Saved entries
● ● ● ●
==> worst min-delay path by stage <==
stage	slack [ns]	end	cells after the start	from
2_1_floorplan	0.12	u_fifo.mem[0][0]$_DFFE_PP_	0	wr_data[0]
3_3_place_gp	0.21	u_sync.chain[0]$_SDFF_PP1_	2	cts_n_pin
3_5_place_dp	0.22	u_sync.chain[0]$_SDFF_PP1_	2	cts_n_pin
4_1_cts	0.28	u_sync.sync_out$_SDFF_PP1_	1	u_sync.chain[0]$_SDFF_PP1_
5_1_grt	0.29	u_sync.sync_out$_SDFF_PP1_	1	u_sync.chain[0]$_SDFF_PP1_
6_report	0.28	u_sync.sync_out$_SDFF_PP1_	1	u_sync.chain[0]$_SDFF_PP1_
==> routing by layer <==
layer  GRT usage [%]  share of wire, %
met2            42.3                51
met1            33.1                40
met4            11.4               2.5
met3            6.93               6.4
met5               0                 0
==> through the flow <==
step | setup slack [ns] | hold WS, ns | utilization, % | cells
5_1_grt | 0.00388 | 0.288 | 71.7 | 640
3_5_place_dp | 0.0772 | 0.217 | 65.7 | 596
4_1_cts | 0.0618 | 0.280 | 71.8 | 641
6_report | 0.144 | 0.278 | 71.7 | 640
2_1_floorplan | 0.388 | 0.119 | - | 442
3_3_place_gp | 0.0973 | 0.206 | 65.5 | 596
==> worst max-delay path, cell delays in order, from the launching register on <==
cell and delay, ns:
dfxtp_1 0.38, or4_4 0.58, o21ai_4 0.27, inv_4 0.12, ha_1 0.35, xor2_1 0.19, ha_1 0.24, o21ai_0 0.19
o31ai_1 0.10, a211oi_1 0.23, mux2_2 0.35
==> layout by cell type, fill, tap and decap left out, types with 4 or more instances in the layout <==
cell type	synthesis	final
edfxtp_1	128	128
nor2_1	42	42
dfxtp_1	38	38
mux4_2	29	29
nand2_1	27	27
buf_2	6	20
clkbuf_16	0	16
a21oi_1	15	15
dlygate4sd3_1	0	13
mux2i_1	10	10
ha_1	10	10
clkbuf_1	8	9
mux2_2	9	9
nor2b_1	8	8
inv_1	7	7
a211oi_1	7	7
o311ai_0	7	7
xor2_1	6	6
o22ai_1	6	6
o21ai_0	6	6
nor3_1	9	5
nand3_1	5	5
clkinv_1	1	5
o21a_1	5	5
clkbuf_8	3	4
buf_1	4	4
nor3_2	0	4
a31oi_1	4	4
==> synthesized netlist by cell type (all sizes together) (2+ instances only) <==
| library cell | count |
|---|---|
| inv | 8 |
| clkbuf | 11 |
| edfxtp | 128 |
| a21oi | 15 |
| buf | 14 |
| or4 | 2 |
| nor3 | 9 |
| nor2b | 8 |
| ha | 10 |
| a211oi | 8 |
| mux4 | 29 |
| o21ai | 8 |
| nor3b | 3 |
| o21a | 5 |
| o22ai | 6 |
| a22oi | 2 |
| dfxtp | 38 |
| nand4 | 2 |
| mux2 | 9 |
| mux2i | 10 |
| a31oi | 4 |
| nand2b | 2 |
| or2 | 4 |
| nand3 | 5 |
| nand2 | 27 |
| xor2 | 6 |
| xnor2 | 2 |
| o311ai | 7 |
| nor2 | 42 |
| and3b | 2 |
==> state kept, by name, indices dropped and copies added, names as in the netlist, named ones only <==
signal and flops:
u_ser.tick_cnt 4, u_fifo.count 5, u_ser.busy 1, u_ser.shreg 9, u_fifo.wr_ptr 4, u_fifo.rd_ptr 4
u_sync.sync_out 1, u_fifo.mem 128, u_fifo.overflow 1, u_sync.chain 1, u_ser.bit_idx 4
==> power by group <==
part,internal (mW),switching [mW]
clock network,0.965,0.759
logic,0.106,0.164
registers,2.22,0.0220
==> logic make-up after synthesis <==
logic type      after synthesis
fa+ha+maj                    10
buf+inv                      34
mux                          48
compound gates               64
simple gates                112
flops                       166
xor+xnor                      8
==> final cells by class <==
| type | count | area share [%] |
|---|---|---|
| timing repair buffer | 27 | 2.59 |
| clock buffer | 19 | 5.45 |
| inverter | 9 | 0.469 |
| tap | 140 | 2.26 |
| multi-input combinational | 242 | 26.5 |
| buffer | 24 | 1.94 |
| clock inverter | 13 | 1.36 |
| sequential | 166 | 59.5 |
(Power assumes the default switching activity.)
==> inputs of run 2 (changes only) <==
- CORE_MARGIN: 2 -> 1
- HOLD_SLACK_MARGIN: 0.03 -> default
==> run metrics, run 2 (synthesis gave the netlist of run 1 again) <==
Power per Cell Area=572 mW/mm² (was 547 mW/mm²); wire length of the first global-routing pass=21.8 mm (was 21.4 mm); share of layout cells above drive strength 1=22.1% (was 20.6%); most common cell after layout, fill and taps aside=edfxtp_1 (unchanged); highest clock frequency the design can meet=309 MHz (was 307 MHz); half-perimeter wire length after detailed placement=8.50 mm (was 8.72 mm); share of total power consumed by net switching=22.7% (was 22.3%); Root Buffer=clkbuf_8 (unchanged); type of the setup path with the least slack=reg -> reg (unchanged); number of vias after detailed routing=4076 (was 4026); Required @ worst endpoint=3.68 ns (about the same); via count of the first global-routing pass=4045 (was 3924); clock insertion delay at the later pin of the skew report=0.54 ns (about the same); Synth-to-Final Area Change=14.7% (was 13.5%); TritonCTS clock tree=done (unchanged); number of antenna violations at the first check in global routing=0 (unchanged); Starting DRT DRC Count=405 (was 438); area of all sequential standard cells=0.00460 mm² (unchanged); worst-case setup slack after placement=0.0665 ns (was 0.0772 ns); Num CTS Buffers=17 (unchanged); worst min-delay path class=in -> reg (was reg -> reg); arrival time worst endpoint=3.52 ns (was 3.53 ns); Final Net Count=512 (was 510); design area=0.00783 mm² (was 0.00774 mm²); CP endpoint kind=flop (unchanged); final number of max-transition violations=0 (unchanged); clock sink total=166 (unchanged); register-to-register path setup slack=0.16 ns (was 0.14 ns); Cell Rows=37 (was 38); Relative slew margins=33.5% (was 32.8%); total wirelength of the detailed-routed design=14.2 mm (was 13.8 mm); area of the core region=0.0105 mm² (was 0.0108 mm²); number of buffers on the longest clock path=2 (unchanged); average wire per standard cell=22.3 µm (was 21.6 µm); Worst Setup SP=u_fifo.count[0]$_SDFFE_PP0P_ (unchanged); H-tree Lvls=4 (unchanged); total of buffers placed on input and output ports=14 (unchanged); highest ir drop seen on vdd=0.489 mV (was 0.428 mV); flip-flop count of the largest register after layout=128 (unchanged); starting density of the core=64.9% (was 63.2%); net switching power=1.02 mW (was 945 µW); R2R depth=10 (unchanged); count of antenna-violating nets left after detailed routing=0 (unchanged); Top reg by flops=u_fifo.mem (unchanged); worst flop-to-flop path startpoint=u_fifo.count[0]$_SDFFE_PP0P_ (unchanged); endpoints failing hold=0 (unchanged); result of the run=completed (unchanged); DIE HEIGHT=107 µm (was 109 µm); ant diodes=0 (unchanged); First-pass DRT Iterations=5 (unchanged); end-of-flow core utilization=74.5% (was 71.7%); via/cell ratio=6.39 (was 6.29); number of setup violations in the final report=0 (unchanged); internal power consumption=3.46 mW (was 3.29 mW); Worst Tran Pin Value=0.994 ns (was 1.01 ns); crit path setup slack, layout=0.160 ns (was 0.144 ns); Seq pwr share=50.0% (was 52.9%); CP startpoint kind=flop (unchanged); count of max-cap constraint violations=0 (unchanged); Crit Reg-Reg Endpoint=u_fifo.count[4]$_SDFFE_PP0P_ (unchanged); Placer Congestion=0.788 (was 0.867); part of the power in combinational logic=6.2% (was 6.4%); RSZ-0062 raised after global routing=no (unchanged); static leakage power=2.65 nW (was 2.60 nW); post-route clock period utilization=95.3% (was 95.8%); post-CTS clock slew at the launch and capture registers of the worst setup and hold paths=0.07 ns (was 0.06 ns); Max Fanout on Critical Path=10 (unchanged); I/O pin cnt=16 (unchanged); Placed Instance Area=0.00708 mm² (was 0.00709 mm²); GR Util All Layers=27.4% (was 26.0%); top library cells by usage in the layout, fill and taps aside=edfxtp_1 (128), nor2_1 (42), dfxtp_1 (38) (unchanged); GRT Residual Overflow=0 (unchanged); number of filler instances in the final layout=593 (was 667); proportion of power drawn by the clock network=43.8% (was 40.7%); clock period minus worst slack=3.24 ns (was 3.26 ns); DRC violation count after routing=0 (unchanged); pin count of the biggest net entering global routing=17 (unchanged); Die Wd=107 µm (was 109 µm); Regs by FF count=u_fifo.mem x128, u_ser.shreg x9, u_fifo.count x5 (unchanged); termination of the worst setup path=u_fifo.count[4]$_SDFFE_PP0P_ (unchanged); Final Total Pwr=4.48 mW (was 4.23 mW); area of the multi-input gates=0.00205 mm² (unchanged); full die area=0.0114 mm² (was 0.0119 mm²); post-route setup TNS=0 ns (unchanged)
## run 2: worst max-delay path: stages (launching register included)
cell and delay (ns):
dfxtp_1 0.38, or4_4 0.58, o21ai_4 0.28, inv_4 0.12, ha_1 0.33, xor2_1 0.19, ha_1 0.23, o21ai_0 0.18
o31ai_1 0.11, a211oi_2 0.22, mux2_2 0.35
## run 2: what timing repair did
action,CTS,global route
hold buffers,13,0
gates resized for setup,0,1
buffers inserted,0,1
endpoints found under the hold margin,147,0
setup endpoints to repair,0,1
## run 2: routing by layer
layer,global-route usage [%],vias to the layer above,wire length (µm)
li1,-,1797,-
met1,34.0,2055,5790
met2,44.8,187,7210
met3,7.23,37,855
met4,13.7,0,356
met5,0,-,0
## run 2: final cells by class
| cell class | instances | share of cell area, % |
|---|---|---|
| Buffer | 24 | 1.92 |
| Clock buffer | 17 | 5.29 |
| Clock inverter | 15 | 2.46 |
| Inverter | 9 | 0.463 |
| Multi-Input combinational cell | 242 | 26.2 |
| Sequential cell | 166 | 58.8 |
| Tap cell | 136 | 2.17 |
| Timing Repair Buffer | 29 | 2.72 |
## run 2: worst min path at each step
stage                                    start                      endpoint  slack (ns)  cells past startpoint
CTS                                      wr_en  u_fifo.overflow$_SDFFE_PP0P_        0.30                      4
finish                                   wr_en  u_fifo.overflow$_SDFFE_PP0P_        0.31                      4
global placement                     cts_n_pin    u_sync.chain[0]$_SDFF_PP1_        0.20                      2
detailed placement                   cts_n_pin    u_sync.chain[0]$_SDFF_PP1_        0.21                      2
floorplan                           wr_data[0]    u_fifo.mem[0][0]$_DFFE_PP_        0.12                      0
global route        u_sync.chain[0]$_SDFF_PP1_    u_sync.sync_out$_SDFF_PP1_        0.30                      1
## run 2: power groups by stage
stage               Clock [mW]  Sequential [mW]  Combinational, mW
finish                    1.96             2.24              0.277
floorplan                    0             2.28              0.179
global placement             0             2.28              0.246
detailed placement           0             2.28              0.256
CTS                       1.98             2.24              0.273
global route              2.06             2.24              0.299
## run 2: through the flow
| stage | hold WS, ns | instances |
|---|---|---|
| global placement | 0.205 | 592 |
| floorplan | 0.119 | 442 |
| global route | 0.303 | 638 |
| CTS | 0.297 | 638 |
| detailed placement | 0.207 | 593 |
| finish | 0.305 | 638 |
● ● ● ●
DIRECTIONS FOR THIS TASK: What is needed is a word-for-word copy of the records above, from the first line through the line that contains "o31ai_1 0.10, a211oi_1 0.23, mux2_2 0.35".

TASK SOLUTION:
==> worst min-delay path by stage <==
stage	slack [ns]	end	cells after the start	from
2_1_floorplan	0.12	u_fifo.mem[0][0]$_DFFE_PP_	0	wr_data[0]
3_3_place_gp	0.21	u_sync.chain[0]$_SDFF_PP1_	2	cts_n_pin
3_5_place_dp	0.22	u_sync.chain[0]$_SDFF_PP1_	2	cts_n_pin
4_1_cts	0.28	u_sync.sync_out$_SDFF_PP1_	1	u_sync.chain[0]$_SDFF_PP1_
5_1_grt	0.29	u_sync.sync_out$_SDFF_PP1_	1	u_sync.chain[0]$_SDFF_PP1_
6_report	0.28	u_sync.sync_out$_SDFF_PP1_	1	u_sync.chain[0]$_SDFF_PP1_
==> routing by layer <==
layer  GRT usage [%]  share of wire, %
met2            42.3                51
met1            33.1                40
met4            11.4               2.5
met3            6.93               6.4
met5               0                 0
==> through the flow <==
step | setup slack [ns] | hold WS, ns | utilization, % | cells
5_1_grt | 0.00388 | 0.288 | 71.7 | 640
3_5_place_dp | 0.0772 | 0.217 | 65.7 | 596
4_1_cts | 0.0618 | 0.280 | 71.8 | 641
6_report | 0.144 | 0.278 | 71.7 | 640
2_1_floorplan | 0.388 | 0.119 | - | 442
3_3_place_gp | 0.0973 | 0.206 | 65.5 | 596
==> worst max-delay path, cell delays in order, from the launching register on <==
cell and delay, ns:
dfxtp_1 0.38, or4_4 0.58, o21ai_4 0.27, inv_4 0.12, ha_1 0.35, xor2_1 0.19, ha_1 0.24, o21ai_0 0.19
o31ai_1 0.10, a211oi_1 0.23, mux2_2 0.35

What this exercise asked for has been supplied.